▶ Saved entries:
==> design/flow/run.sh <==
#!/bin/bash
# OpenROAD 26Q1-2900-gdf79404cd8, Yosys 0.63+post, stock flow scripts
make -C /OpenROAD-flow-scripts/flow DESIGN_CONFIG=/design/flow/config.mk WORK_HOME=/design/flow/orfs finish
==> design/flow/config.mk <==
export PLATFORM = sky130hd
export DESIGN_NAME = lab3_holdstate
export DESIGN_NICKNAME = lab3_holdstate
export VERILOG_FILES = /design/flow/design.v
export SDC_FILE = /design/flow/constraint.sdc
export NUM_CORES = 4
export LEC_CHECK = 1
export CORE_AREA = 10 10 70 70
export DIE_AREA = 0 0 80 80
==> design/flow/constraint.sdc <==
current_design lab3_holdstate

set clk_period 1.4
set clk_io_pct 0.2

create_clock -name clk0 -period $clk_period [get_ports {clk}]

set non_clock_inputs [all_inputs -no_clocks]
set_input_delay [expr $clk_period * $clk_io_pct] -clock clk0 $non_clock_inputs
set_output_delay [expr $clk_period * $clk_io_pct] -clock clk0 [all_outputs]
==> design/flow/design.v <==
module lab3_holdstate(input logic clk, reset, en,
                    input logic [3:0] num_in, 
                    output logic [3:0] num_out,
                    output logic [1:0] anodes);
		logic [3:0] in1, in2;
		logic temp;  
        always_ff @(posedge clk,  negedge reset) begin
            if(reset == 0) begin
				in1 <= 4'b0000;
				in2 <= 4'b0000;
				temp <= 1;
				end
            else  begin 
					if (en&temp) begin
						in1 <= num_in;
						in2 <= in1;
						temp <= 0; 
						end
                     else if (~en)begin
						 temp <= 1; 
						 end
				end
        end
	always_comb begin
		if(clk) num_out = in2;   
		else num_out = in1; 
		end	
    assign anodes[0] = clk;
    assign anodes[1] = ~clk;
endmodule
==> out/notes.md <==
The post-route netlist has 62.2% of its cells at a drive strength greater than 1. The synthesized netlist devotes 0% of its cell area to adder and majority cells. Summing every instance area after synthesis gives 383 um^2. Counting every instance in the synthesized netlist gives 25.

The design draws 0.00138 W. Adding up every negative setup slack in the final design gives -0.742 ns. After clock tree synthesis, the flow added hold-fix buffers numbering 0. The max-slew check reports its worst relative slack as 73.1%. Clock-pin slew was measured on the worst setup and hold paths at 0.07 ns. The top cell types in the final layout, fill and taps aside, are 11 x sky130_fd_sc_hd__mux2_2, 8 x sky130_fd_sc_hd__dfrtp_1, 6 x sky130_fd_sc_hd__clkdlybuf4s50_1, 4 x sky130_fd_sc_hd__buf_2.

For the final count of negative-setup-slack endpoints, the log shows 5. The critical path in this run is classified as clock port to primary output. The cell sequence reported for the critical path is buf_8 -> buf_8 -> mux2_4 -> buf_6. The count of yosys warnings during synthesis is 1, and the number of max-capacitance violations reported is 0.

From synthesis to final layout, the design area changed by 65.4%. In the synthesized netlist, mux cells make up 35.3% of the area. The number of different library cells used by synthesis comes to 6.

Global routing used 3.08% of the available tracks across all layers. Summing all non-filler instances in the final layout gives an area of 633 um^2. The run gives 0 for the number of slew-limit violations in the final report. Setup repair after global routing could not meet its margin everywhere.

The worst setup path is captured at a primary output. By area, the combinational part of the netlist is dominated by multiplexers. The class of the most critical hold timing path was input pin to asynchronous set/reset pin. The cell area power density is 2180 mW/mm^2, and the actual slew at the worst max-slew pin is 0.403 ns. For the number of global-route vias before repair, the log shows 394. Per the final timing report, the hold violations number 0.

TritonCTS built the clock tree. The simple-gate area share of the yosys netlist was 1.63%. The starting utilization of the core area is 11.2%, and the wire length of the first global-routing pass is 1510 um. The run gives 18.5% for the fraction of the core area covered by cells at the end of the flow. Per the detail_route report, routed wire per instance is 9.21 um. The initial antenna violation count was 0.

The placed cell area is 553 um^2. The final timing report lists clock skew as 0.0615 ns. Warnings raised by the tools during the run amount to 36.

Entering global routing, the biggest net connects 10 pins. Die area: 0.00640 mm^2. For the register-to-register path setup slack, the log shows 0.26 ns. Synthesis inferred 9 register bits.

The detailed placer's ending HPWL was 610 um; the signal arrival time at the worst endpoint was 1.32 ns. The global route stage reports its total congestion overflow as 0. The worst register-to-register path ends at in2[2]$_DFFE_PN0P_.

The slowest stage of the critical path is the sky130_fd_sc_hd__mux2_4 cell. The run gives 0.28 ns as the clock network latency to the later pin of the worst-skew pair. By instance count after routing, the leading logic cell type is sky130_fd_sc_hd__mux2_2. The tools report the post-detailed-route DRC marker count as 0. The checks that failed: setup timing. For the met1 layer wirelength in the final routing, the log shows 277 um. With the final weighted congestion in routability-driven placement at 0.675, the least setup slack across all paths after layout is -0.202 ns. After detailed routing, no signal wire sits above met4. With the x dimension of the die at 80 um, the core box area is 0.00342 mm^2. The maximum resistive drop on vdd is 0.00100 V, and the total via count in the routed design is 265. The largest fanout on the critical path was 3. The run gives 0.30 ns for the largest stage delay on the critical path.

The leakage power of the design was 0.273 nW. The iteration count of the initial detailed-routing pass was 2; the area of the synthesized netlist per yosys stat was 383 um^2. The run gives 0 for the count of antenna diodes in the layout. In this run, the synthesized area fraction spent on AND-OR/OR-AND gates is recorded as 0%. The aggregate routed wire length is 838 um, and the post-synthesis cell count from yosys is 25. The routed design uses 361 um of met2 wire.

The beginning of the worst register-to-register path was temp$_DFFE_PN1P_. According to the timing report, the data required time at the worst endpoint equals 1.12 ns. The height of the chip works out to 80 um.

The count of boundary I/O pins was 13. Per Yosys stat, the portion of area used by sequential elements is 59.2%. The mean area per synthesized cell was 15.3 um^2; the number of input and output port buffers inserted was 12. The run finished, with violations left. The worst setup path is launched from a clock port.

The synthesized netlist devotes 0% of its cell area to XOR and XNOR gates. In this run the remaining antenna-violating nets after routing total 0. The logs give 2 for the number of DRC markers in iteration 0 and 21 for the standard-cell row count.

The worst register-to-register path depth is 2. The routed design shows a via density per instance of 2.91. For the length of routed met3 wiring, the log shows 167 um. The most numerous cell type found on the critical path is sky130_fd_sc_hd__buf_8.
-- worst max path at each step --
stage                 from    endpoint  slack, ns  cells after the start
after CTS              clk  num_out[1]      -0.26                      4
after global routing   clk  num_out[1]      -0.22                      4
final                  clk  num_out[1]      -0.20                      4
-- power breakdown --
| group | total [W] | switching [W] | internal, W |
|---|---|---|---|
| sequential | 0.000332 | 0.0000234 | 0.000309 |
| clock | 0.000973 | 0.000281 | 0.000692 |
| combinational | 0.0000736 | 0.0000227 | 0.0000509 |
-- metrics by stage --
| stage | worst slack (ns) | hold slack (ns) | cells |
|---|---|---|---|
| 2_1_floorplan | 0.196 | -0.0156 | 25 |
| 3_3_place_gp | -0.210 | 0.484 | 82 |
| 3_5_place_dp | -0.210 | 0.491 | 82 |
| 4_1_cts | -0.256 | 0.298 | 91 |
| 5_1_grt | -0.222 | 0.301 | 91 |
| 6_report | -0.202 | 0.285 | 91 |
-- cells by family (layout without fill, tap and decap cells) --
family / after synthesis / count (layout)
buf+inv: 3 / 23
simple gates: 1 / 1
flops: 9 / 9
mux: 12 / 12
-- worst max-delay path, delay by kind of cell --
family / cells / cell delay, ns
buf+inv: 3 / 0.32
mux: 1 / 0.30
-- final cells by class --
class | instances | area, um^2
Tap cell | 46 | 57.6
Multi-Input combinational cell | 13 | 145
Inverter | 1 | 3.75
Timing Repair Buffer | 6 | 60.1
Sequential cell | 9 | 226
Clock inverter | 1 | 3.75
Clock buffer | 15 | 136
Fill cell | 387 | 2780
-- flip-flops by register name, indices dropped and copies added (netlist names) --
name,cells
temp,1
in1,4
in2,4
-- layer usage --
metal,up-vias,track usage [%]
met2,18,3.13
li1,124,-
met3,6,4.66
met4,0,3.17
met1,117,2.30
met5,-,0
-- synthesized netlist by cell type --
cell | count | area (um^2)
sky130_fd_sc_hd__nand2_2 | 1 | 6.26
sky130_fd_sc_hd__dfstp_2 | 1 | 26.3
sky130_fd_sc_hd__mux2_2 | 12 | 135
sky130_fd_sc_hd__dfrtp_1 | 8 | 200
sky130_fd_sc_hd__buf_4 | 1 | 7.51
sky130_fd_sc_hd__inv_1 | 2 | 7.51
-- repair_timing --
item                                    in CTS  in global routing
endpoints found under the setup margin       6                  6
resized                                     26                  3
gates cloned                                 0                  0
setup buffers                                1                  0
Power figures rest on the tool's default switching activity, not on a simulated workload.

▶ Required action: Each line above that contains the word "during" should be copied.

▶ Solution for this problem:
For the final count of negative-setup-slack endpoints, the log shows 5. The critical path in this run is classified as clock port to primary output. The cell sequence reported for the critical path is buf_8 -> buf_8 -> mux2_4 -> buf_6. The count of yosys warnings during synthesis is 1, and the number of max-capacitance violations reported is 0.
The placed cell area is 553 um^2. The final timing report lists clock skew as 0.0615 ns. Warnings raised by the tools during the run amount to 36.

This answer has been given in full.